Killingsworth leaves after working as city manager since Sept. 26, 2023, after a decade as Jacksonville’s planning and development director.
At the start of the meeting, Killingsworth said he came to the decision after careful consideration and discussion with Mayor Curtis Ford during their weekly meeting a few days ago.
The mayor said they decided the needs of the city have changed, as the city manager said it was his desire to resign.
“This conversation tonight and the decisioning is not based on a specific failing of the city manager,” Ford said. “And I want to be very clear — it has little to do if anything with our most recent controversy with paid parking at Beaches Town Center. So this is about where’s the city going, what are the needs of the city going forward.”
After a number of residents bade farewell to Killingsworth during a public comment period, commission member Bruce Bole “sadly” made the motion to accept Killingsworth’s resignation.
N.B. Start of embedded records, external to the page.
$ cat src/rtl/vga_timing.sv
`default_nettype none
// ============================================================================
// Module   : vga_timing
// Purpose  : Raster timing generator (hcount/vcount, active-low syncs,
//            visible flag, frame strobe). Optional macro VGA_CLKDIV2_EN
//            derives the pixel enable by dividing clk by two.
// Revision : 1.0  initial release
// ============================================================================
module vga_timing #(
    parameter int H_VIS  = 640,
    parameter int H_FP   = 16,
    parameter int H_SYNC = 96,
    parameter int H_BP   = 48,
    parameter int V_VIS  = 480,
    parameter int V_FP   = 10,
    parameter int V_SYNC = 2,
    parameter int V_BP   = 33
) (
    input  logic       clk,
    input  logic       reset,
    output logic [9:0] hcount,
    output logic [9:0] vcount,
    output logic       hsync,
    output logic       vsync,
    output logic       video_on,
    output logic       frame_tick,
    output logic       pix_en
);

    localparam int c_H_TOTAL = H_VIS + H_FP + H_SYNC + H_BP;
    localparam int c_V_TOTAL = V_VIS + V_FP + V_SYNC + V_BP;

    localparam logic [9:0] c_H_LAST     = 10'(c_H_TOTAL - 1);
    localparam logic [9:0] c_V_LAST     = 10'(c_V_TOTAL - 1);
    localparam logic [9:0] c_H_VIS      = 10'(H_VIS);
    localparam logic [9:0] c_V_VIS      = 10'(V_VIS);
    localparam logic [9:0] c_HS_FIRST   = 10'(H_VIS + H_FP);
    localparam logic [9:0] c_HS_LAST    = 10'(H_VIS + H_FP + H_SYNC - 1);
    localparam logic [9:0] c_VS_FIRST   = 10'(V_VIS + V_FP);
    localparam logic [9:0] c_VS_LAST    = 10'(V_VIS + V_FP + V_SYNC - 1);

    logic [9:0] r_hcount;
    logic [9:0] r_vcount;
    logic       r_hsync;
    logic       r_vsync;
    logic       r_video_on;
    logic       r_frame_tick;

    logic [9:0] w_h_next;
    logic [9:0] w_v_next;
    logic       w_h_wrap;
    logic       w_v_wrap;

`ifdef VGA_CLKDIV2_EN
    logic r_pix_en;

    always_ff @(posedge clk) begin
        if (reset) begin
            r_pix_en <= 1'b0;
        end else begin
            r_pix_en <= ~r_pix_en;
        end
    end

    assign pix_en = r_pix_en;
`else
    assign pix_en = 1'b1;
`endif

    assign w_h_wrap = (r_hcount == c_H_LAST);
    assign w_v_wrap = (r_vcount == c_V_LAST);
    assign w_h_next = w_h_wrap ? 10'd0 : r_hcount + 10'd1;
    assign w_v_next = w_h_wrap ? (w_v_wrap ? 10'd0 : r_vcount + 10'd1) : r_vcount;

    // Syncs and visible flag decode the next position so they land in the
    // same cycle as the counters they describe.
    always_ff @(posedge clk) begin
        if (reset) begin
            r_hcount     <= c_H_LAST;
            r_vcount     <= c_V_LAST;
            r_hsync      <= 1'b1;
            r_vsync      <= 1'b1;
            r_video_on   <= 1'b0;
            r_frame_tick <= 1'b0;
        end else begin
            r_frame_tick <= 1'b0;
            if (pix_en) begin
                r_hcount     <= w_h_next;
                r_vcount     <= w_v_next;
                r_hsync      <= !((w_h_next >= c_HS_FIRST) && (w_h_next <= c_HS_LAST));
                r_vsync      <= !((w_v_next >= c_VS_FIRST) && (w_v_next <= c_VS_LAST));
                r_video_on   <= (w_h_next < c_H_VIS) && (w_v_next < c_V_VIS);
                r_frame_tick <= (w_h_next == 10'd0) && (w_v_next == c_V_VIS);
            end
        end
    end

    assign hcount     = r_hcount;
    assign vcount     = r_vcount;
    assign hsync      = r_hsync;
    assign vsync      = r_vsync;
    assign video_on   = r_video_on;
    assign frame_tick = r_frame_tick;

endmodule
`default_nettype wire
===== src/rtl/mod_n_updown_cnt.sv =====
// mod_n_updown_cnt: parametrised modulo-N up/down counter with load and flags.
// Build option MODCNT_SAT_EN: saturate at the range ends instead of wrapping.
module mod_n_updown_cnt #(
  parameter int unsigned      WIDTH   = 7,
  parameter longint unsigned  MODULUS = 99,
  parameter longint unsigned  INIT    = MODULUS - 1
) (
  input  logic             clk,
  input  logic             rst_n,
  input  logic             en,
  input  logic             up_dn,
  input  logic             load,
  input  logic [WIDTH-1:0] load_val,
  output logic [WIDTH-1:0] count,
  output logic             tc,
  output logic             wrap,
  output logic             load_err
);

  localparam logic [WIDTH:0]   MOD_X = (WIDTH+1)'(MODULUS);
  localparam logic [WIDTH-1:0] TOP   = WIDTH'(MODULUS - 1);
  localparam logic [WIDTH-1:0] RST   = WIDTH'(INIT);

  logic [WIDTH-1:0] cy;
  logic [WIDTH-1:0] bw;
  logic [WIDTH-1:0] inc;
  logic [WIDTH-1:0] dec;

  assign cy[0] = 1'b1;
  assign bw[0] = 1'b1;

  // Ripple chains; the carry/borrow out of the top bit is dropped.
  for (genvar i = 0; i < WIDTH; i++) begin : g_rip
    assign inc[i] = count[i] ^ cy[i];
    assign dec[i] = count[i] ^ bw[i];
    if (i < WIDTH - 1) begin : g_link
      assign cy[i+1] = count[i] & cy[i];
      assign bw[i+1] = ~count[i] & bw[i];
    end
  end

  logic at_top;
  logic at_bot;
  logic load_ok;

  assign at_top  = (count == TOP);
  assign at_bot  = (count == '0);
  assign load_ok = ({1'b0, load_val} < MOD_X);

  logic [WIDTH-1:0] up_nx;
  logic [WIDTH-1:0] dn_nx;
  logic             end_wrap;

`ifdef MODCNT_SAT_EN
  assign up_nx    = at_top ? TOP : inc;
  assign dn_nx    = at_bot ? '0  : dec;
  assign end_wrap = 1'b0;
`else
  assign up_nx    = at_top ? '0  : inc;
  assign dn_nx    = at_bot ? TOP : dec;
  assign end_wrap = 1'b1;
`endif

  logic             do_up;
  logic             do_dn;
  logic [WIDTH-1:0] cnt_nx;
  logic             wrap_nx;
  logic             err_nx;

  assign do_up = ~load & en & up_dn;
  assign do_dn = ~load & en & ~up_dn;

  always_comb begin
    cnt_nx  = count;
    wrap_nx = 1'b0;
    err_nx  = 1'b0;
    unique case (1'b1)
      load: begin
        if (load_ok) cnt_nx = load_val;
        else         err_nx = 1'b1;
      end
      do_up: begin
        cnt_nx  = up_nx;
        wrap_nx = end_wrap & at_top;
      end
      do_dn: begin
        cnt_nx  = dn_nx;
        wrap_nx = end_wrap & at_bot;
      end
      default: ;
    endcase
  end

  always_ff @(posedge clk or negedge rst_n) begin
    if (!rst_n) begin
      count    <= RST;
      wrap     <= 1'b0;
      load_err <= 1'b0;
    end else begin
      count    <= cnt_nx;
      wrap     <= wrap_nx;
      load_err <= err_nx;
    end
  end

  // Cascade enable for the next stage; deliberately blind to load.
  assign tc = en & ((up_dn & at_top) | (~up_dn & at_bot));

endmodule
<file path="config.mk">
export PLATFORM = sky130hd
export DESIGN_NAME = sa_tile_scheduler_flat
export DESIGN_NICKNAME = d
export VERILOG_FILES = /design/src/rtl/sa_tile_scheduler_pkg.sv /design/src/rtl/sa_tile_scheduler_if.sv /design/src/rtl/sa_tile_scheduler_addr_gen.sv /design/src/rtl/sa_tile_scheduler.sv /design/src/flat_wrapper.sv
export SDC_FILE = /design/constraint.sdc
export NUM_CORES = 2
export LEC_CHECK = 0
export ABC_CLOCK_PERIOD_IN_PS = 9150
export BUFFER_PORTS_ARGS = -buffer_cell sky130_fd_sc_hd__buf_2
export CAP_MARGIN = 0
export CORE_ASPECT_RATIO = 1.2
export CORE_MARGIN = 2
export CORE_UTILIZATION = 40
export CTS_BUF_LIST = sky130_fd_sc_hd__clkbuf_4
export DETAILED_ROUTE_END_ITERATION = 10
export GPL_TIMING_DRIVEN = 0
export MAX_ROUTING_LAYER = met4
export PLACE_DENSITY_LB_ADDON = 0.12
export SLEW_MARGIN = 20
export SYNTH_ARGS = -nofsm -noshare
export SYNTH_HDL_FRONTEND = slang
export SYNTH_SLANG_ARGS = --single-unit
</file>
<file path="constraint.sdc">
create_clock -name clk -period 9.15 [get_ports clk]
set_input_delay 1.3725 -clock clk [delete_from_list [all_inputs] [get_ports clk]]
set_output_delay 1.3725 -clock clk [all_outputs]
set_load 0.05 [all_outputs]
</file>
### src/rtl/bus_arb_pkg.sv
// Shared types and constants for the bus grant arbiter.
package bus_arb_pkg;

    typedef enum logic {
        ARB_IDLE  = 1'b0,
        ARB_GRANT = 1'b1
    } arb_state_t;

    localparam logic MODE_FIXED = 1'b0;
    localparam logic MODE_RR    = 1'b1;

endpackage

### src/rtl/bus_prio_pick.sv
// Combinational highest-set-bit picker: returns index of the top set bit.
module bus_prio_pick #(
    parameter int N     = 32,
    parameter int IDX_W = $clog2(N)
) (
    input  logic [N-1:0]     i_vec,
    output logic [IDX_W-1:0] o_idx,
    output logic             o_found
);

    // Ascending scan so the last (highest) set bit overwrites earlier hits.
    always_comb begin
        o_idx   = '0;
        o_found = 1'b0;
        for (int i = 0; i < N; i++) begin
            if (i_vec[i]) begin
                o_idx   = IDX_W'(i);
                o_found = 1'b1;
            end
        end
    end

endmodule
That allows Killingsworth to be paid until Jan. 30 but leave his position as of Friday.
City Commission member Candace Kelly wondered why the commission had only a day’s notice about the meeting.
Complimenting Killingsworth as “forward thinking,” she asked about Ford’s comment about the city’s needs changing.
“You have never discussed that change with any of us,” Kelly said, pointing at the mayor. “So before we can vote to agree to these unknown changes, we need to know. You are one of five (commission members), and why are you the only one who got to negotiate with Bill about this mysterious and sudden change in direction?”
Due to Florida Sunshine laws, Ford said he was not allowed to call Kelly when the resignation was discussed. As for the 24-hour notice about Tuesday’s special meeting, Ford said the city needed a decision about the resignation “right away,” calling it a judgment call.
Ford said this is not “an adversarial resignation,” adding that he asked Killingsworth to stay until the end of the week to work out his departure with city staff.
The City Commission voted 4 to 1 to accept the resignation. Kelly voted “no.”
Assistant City Manager Kevin Hogencamp becomes the interim city manager. Decisions about how to search for a full-time replacement will begin when the City Commission meets next Monday.
Atlantic Beach has seen a number of city managers depart in recent years, some of them fired and some who resigned.